At Kukoocreative, we have spent over a decade helping business owners build websites that perform well and look credible from the first click. A fast site built on a weak visual identity still struggles to convert. Our web design process integrates performance thinking with strong brand design from the very start, so you are not retrofitting speed onto a site that was never built for it. If you want a website that works as hard as you do, take a look at our portfolio and see what we have built for businesses like yours.
FAQ
What are the most important website optimisation steps to start with?
Fix your server response time (TTFB) first, then address image compression, script loading, and Core Web Vitals. Structural improvements deliver the highest returns before any frontend tweaks.
What is a good TTFB target for website performance?
A TTFB under 200ms is considered excellent. Anything above 800ms indicates a server-side problem that will limit all other optimisation efforts.
How do core web vitals affect my search rankings?
Google uses Core Web Vitals as a ranking signal. Passing all three metrics at the 75th percentile (LCP under 2.5s, INP under 200ms, CLS below 0.1) is the minimum standard for competitive search visibility.
What is the difference between RUM and lab testing?

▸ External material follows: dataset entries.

[config.mk]
export PLATFORM = sky130hd
export DESIGN_NAME = sac_sequencer
export DESIGN_NICKNAME = d
export VERILOG_FILES = /design/src/sac_pkg.sv /design/src/sac_sequencer.sv
export SDC_FILE = /design/constraint.sdc
export NUM_CORES = 1
export LEC_CHECK = 0
export BUFFER_PORTS_ARGS = -buffer_cell sky130_fd_sc_hd__buf_2
export CAP_MARGIN = 20
export CORE_UTILIZATION = 45
export CTS_CLUSTER_DIAMETER = 120
export DETAILED_ROUTE_END_ITERATION = 8
export GPL_TIMING_DRIVEN = 1
export PLACE_DENSITY = 0.64
export SLEW_MARGIN = 20
export SYNTH_ARGS = -nofsm -noshare
export SYNTH_HDL_FRONTEND = slang
export SYNTH_SLANG_ARGS = --single-unit
[constraint.sdc]
create_clock -name clk_in -period 3.9 [get_ports clk_in]
set_clock_uncertainty 0.15 [all_clocks]
set_input_delay 0.39 -clock clk_in [delete_from_list [all_inputs] [get_ports clk_in]]
set_output_delay 0.39 -clock clk_in [all_outputs]
set_load 0.02 [all_outputs]
<file path="src/hdl/mwd_defines.svh">
// Constants for the margining and watchdog two-wire slave
`ifndef MWD_DEFINES_SVH
`define MWD_DEFINES_SVH

`define MWD_CLK_NS      8
`define MWD_MS_NS       1000000
`define MWD_MS_CYCLES   (`MWD_MS_NS / `MWD_CLK_NS)
`define MWD_ADDR_HIGH   5'h0c
`define MWD_OP_MARGIN   3'h1
`define MWD_OP_UNUSED   3'h2
`define MWD_OP_WDOG     3'h3
`define MWD_VAL_NULL    5'h00
`define MWD_MARGIN_NOM  4'h0
`define MWD_MARGIN_BAD  4'h8
`define MWD_BIT_LAST    4'h8
`define MWD_WD_MS_1280  11'h500
`define MWD_WD_MS_320   11'h140
`define MWD_WD_MS_80    11'h050
`define MWD_WD_MS_20    11'h014
`define MWD_WD_SEL_RST  2'h0

`endif

</file>
<file path="src/hdl/mwd_pkg.sv">
// Types for the margining and watchdog two-wire slave
package mwd_pkg;

  typedef enum logic [2:0] {
    PH_IDLE,
    PH_ADDR,
    PH_ACK_ADDR,
    PH_DATA,
    PH_ACK_DATA,
    PH_SKIP
  } mwd_phase_t;

  typedef struct packed {
    logic scl_m;
    logic scl_s;
    logic scl_p;
    logic sda_m;
    logic sda_s;
    logic sda_p;
    logic sel_m;
    logic sel_s;
    logic id_m;
    logic id_s;
  } mwd_front_t;

  typedef struct packed {
    mwd_phase_t  phase;
    logic [3:0]  bit_cnt;
    logic [7:0]  shreg;
    logic        sda_oe_n;
    logic        sda_o;
    logic        armed;
    logic [2:0]  armed_op;
    logic [3:0]  linear_regulator;
    logic [3:0]  sw;
    logic        wd_en;
    logic [1:0]  wd_sel;
    logic        wd_win;
    logic [16:0] ms_div;
    logic [10:0] wd_ms;
    logic        wd_expired;
    logic        win_open;
    logic        osc_out;
    logic [1:0]  id_bits;
  } mwd_core_t;

endpackage

</file>
<file path="src/hdl/mwd_bit_if.sv">
// Bus events passed from the pin front end to the slave core
`timescale 1ns/1ps
interface mwd_bit_if;
  logic scl_rise;
  logic scl_fall;
  logic sda;
  logic start;
  logic stop;
  logic strap_sel;
  logic strap_id;

  modport front (output scl_rise, output scl_fall, output sda, output start,
                 output stop, output strap_sel, output strap_id);
  modport core  (input scl_rise, input scl_fall, input sda, input start,
                 input stop, input strap_sel, input strap_id);
endinterface

</file>
<file path="src/hdl/mwd_bus_front.sv">
// Pin synchronisers and start, stop and clock edge detection
`timescale 1ns/1ps
module mwd_bus_front (
  input  wire logic mclk_in,
  input  wire logic sys_rst_in,
  input  wire logic scl_in,
  input  wire logic sda_in,
  input  wire logic oscillator_sync_select_pin_in,
  input  wire logic slave_id_strap_in,
  mwd_bit_if.front  bus
);

  mwd_pkg::mwd_front_t f_q;
  mwd_pkg::mwd_front_t f_d;

  always_comb begin
    f_d       = f_q;
    f_d.scl_m = scl_in;
    f_d.scl_s = f_q.scl_m;
    f_d.scl_p = f_q.scl_s;
    f_d.sda_m = sda_in;
    f_d.sda_s = f_q.sda_m;
    f_d.sda_p = f_q.sda_s;
    f_d.sel_m = oscillator_sync_select_pin_in;
    f_d.sel_s = f_q.sel_m;
    f_d.id_m  = slave_id_strap_in;
    f_d.id_s  = f_q.id_m;
  end

  // Idle bus is high on both lines
  always_ff @(posedge mclk_in) begin
    if (sys_rst_in) begin
      f_q <= '1;
    end else begin
      f_q <= f_d;
    end
  end

  // Start and stop are data edges while the clock stays high
  assign bus.scl_rise  = f_q.scl_s & ~f_q.scl_p;
  assign bus.scl_fall  = ~f_q.scl_s & f_q.scl_p;
  assign bus.sda       = f_q.sda_s;
  assign bus.start     = f_q.scl_s & f_q.scl_p & f_q.sda_p & ~f_q.sda_s;
  assign bus.stop      = f_q.scl_s & f_q.scl_p & ~f_q.sda_p & f_q.sda_s;
  assign bus.strap_sel = f_q.sel_s;
  assign bus.strap_id  = f_q.id_s;

endmodule

</file>
<file path="src/hdl/mwd_slave.sv">
// Two-wire slave for voltage margining and watchdog programming
`timescale 1ns/1ps
`include "mwd_defines.svh"

module mwd_slave #(
  parameter int MS_CYCLES = `MWD_MS_CYCLES
) (
  input  wire logic       mclk_in,
  input  wire logic       sys_rst_in,
  input  wire logic       scl_in,
  input  wire logic       sda_in,
  output logic            sda_out,
  output logic            sda_oe_n_out,
  input  wire logic       oscillator_sync_select_pin_in,
  input  wire logic       slave_id_strap_in,
  output logic            oscillator_sync_pin_is_output_out,
  output logic [3:0]      linear_regulator_margin_out,
  output logic [3:0]      switcher_margin_out,
  output logic            watchdog_enable_out,
  output logic [1:0]      watchdog_period_sel_out,
  output logic            windowed_timeout_out,
  output logic            watchdog_window_open_out,
  output logic            watchdog_expired_out
);

  mwd_bit_if bus ();

  mwd_bus_front u_front (
    .mclk_in                       (mclk_in),
    .sys_rst_in                    (sys_rst_in),
    .scl_in                        (scl_in),
    .sda_in                        (sda_in),
    .oscillator_sync_select_pin_in (oscillator_sync_select_pin_in),
    .slave_id_strap_in             (slave_id_strap_in),
    .bus                           (bus.front)
  );

  mwd_pkg::mwd_core_t s_q;
  mwd_pkg::mwd_core_t s_d;

  // Timeout length in milliseconds per period select
  function automatic logic [10:0] period_ms(input logic [1:0] sel);
    logic [10:0] ms;
    unique case (sel)
      2'h0: ms = `MWD_WD_MS_1280;
      2'h1: ms = `MWD_WD_MS_320;
      2'h2: ms = `MWD_WD_MS_80;
      2'h3: ms = `MWD_WD_MS_20;
    endcase
    return ms;
  endfunction

  logic [6:0]  own_addr;
  logic [7:0]  rx_byte;
  logic [2:0]  rx_op;
  logic [4:0]  rx_val;
  logic        ms_tick;
  logic [10:0] limit_ms;

  assign own_addr = {`MWD_ADDR_HIGH, s_q.id_bits};
  assign rx_byte  = s_q.shreg;
  assign rx_op    = rx_byte[7:5];
  assign rx_val   = rx_byte[4:0];
  assign ms_tick  = (s_q.ms_div == 17'(MS_CYCLES - 1));
  assign limit_ms = period_ms(s_q.wd_sel);

  always_comb begin
    s_d            = s_q;
    s_d.wd_expired = 1'b0;
    s_d.id_bits    = {bus.strap_sel, bus.strap_id};
    s_d.osc_out    = bus.strap_sel;

    // Millisecond base and watchdog counter
    s_d.ms_div = ms_tick ? 17'h0_0000 : s_q.ms_div + 17'h0_0001;
    if (s_q.wd_en && ms_tick) begin
      if (s_q.wd_ms == limit_ms - 11'h001) begin
        s_d.wd_ms      = 11'h000;
        s_d.wd_expired = 1'b1;
      end else begin
        s_d.wd_ms = s_q.wd_ms + 11'h001;
      end
    end
    s_d.win_open = !s_q.wd_win || (s_q.wd_ms >= (limit_ms >> 1));

    // Bit engine: sample on clock rise, drive on clock fall
    unique case (s_q.phase)
      mwd_pkg::PH_IDLE, mwd_pkg::PH_SKIP: begin
        s_d.sda_oe_n = 1'b1;
      end
      mwd_pkg::PH_ADDR: begin
        if (bus.scl_rise) begin
          s_d.shreg   = {s_q.shreg[6:0], bus.sda};
          s_d.bit_cnt = s_q.bit_cnt + 4'h1;
        end else if (bus.scl_fall && s_q.bit_cnt == `MWD_BIT_LAST) begin
          s_d.bit_cnt = 4'h0;
          // Read requests are not supported and get no acknowledge
          if (rx_byte[7:1] == own_addr && !rx_byte[0]) begin
            s_d.phase    = mwd_pkg::PH_ACK_ADDR;
            s_d.sda_oe_n = 1'b0;
          end else begin
            s_d.phase = mwd_pkg::PH_SKIP;
          end
        end
      end
      mwd_pkg::PH_ACK_ADDR, mwd_pkg::PH_ACK_DATA: begin
        if (bus.scl_fall) begin
          s_d.sda_oe_n = 1'b1;
          s_d.phase    = mwd_pkg::PH_DATA;
        end
      end
      mwd_pkg::PH_DATA: begin
        if (bus.scl_rise) begin
          s_d.shreg   = {s_q.shreg[6:0], bus.sda};
          s_d.bit_cnt = s_q.bit_cnt + 4'h1;
        end else if (bus.scl_fall && s_q.bit_cnt == `MWD_BIT_LAST) begin
          s_d.bit_cnt  = 4'h0;
          s_d.phase    = mwd_pkg::PH_ACK_DATA;
          s_d.sda_oe_n = 1'b0;
          // Command decode
          if (s_q.armed && rx_op == s_q.armed_op) begin
            if (rx_op == `MWD_OP_MARGIN) begin
              if (rx_val[3:0] != `MWD_MARGIN_BAD) begin
                if (rx_val[4]) begin
                  s_d.sw = rx_val[3:0];
                end else begin
                  s_d.linear_regulator = rx_val[3:0];
                end
              end
            end else if (rx_val == `MWD_VAL_NULL) begin
              s_d.wd_en = 1'b0;
              s_d.wd_ms = 11'h000;
            end else if (rx_val[4:3] == 2'h1) begin
              s_d.wd_sel = rx_val[1:0];
              s_d.wd_win = rx_val[2];
              if (!s_q.wd_en) begin
                s_d.wd_en  = 1'b1;
                s_d.wd_ms  = 11'h000;
                s_d.ms_div = 17'h0_0000;
              end else if (s_q.win_open) begin
                s_d.wd_ms  = 11'h000;
                s_d.ms_div = 17'h0_0000;
              end
            end
          end else if (rx_val == `MWD_VAL_NULL &&
                       (rx_op == `MWD_OP_MARGIN || rx_op == `MWD_OP_WDOG)) begin
            s_d.armed    = 1'b1;
            s_d.armed_op = rx_op;
          end
        end
      end
      default: begin
        s_d.phase = mwd_pkg::PH_IDLE;
      end
    endcase

    // Stop wins over start; both drop the armed first command
    if (bus.start) begin
      s_d.phase    = mwd_pkg::PH_ADDR;
      s_d.bit_cnt  = 4'h0;
      s_d.sda_oe_n = 1'b1;
      s_d.armed    = 1'b0;
    end
    if (bus.stop) begin
      s_d.phase    = mwd_pkg::PH_IDLE;
      s_d.bit_cnt  = 4'h0;
      s_d.sda_oe_n = 1'b1;
      s_d.armed    = 1'b0;
    end
  end

  always_ff @(posedge mclk_in) begin
    if (sys_rst_in) begin
      s_q            <= '0;
      s_q.phase      <= mwd_pkg::PH_IDLE;
      s_q.sda_oe_n   <= 1'b1;
      s_q.linear_regulator        <= `MWD_MARGIN_NOM;
      s_q.sw         <= `MWD_MARGIN_NOM;
      s_q.wd_sel     <= `MWD_WD_SEL_RST;
      s_q.id_bits    <= 2'h3;
    end else begin
      s_q <= s_d;
    end
  end

  assign sda_out                           = s_q.sda_o;
  assign sda_oe_n_out                      = s_q.sda_oe_n;
  assign oscillator_sync_pin_is_output_out = s_q.osc_out;
  assign linear_regulator_margin_out       = s_q.linear_regulator;
  assign switcher_margin_out               = s_q.sw;
  assign watchdog_enable_out               = s_q.wd_en;
  assign watchdog_period_sel_out           = s_q.wd_sel;
  assign windowed_timeout_out              = s_q.wd_win;
  assign watchdog_window_open_out          = s_q.win_open;
  assign watchdog_expired_out              = s_q.wd_expired;

endmodule

</file>
$ cat src/rtl/mss_params.svh
// Constants for the memory select and self test block
`ifndef MSS_PARAMS_SVH
`define MSS_PARAMS_SVH
`define MSS_RAM_BYTES      2048
`define MSS_ROM_BYTES      32768
`define MSS_RAM_ADDR_MSB   12
`define MSS_ROM1_ADDR_MSB  14
`define MSS_ROM23_ADDR_MSB 12
`define MSS_DEC_LSB        13
`define MSS_SEL_RAM        3'h7
`define MSS_SEL_ROM1_A     3'h0
`define MSS_SEL_ROM1_B     3'h1
`define MSS_SEL_ROM1_C     3'h2
`define MSS_SEL_ROM1_D     3'h3
`define MSS_SEL_ROM2       3'h4
`define MSS_SEL_ROM3       3'h5
`define MSS_CODE_RAM       16'h1000
`define MSS_CODE_ROM1      16'h0100
`define MSS_CODE_ROM2      16'h0010
`define MSS_CODE_ROM3      16'h0001
`define MSS_CODE_NONE      16'h0000
`define MSS_CODE_ROMTEST   16'h0050
`define MSS_TEST_ROM       4'h5
`define MSS_TEST_EXIT      4'h7
`endif

$ cat src/rtl/mss_pkg.sv
// Types for the memory select and self test block
package mss_pkg;
	typedef struct packed {
		logic ram_ce_n;
		logic rom1_ce_n;
		logic rom2_ce_n;
		logic rom3_ce_n;
	} mss_enables_t;
	typedef enum logic [2:0] {
		ST_IDLE    = 3'b000,
		ST_POST    = 3'b001,
		ST_SHOWERR = 3'b010,
		ST_MENU    = 3'b011,
		ST_ROMRUN  = 3'b100,
		ST_ROMHALT = 3'b101
	} mss_state_t;
endpackage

Real User Monitoring (RUM) captures performance data from actual visitors on real devices and networks. Lab tests simulate conditions in a controlled environment. RUM is more reliable for identifying real-world problems.
How often should i audit my website’s performance?
Run a full performance audit at least quarterly, and monitor Core Web Vitals continuously via Google Search Console. Deploy any significant site changes with a rollback plan in place.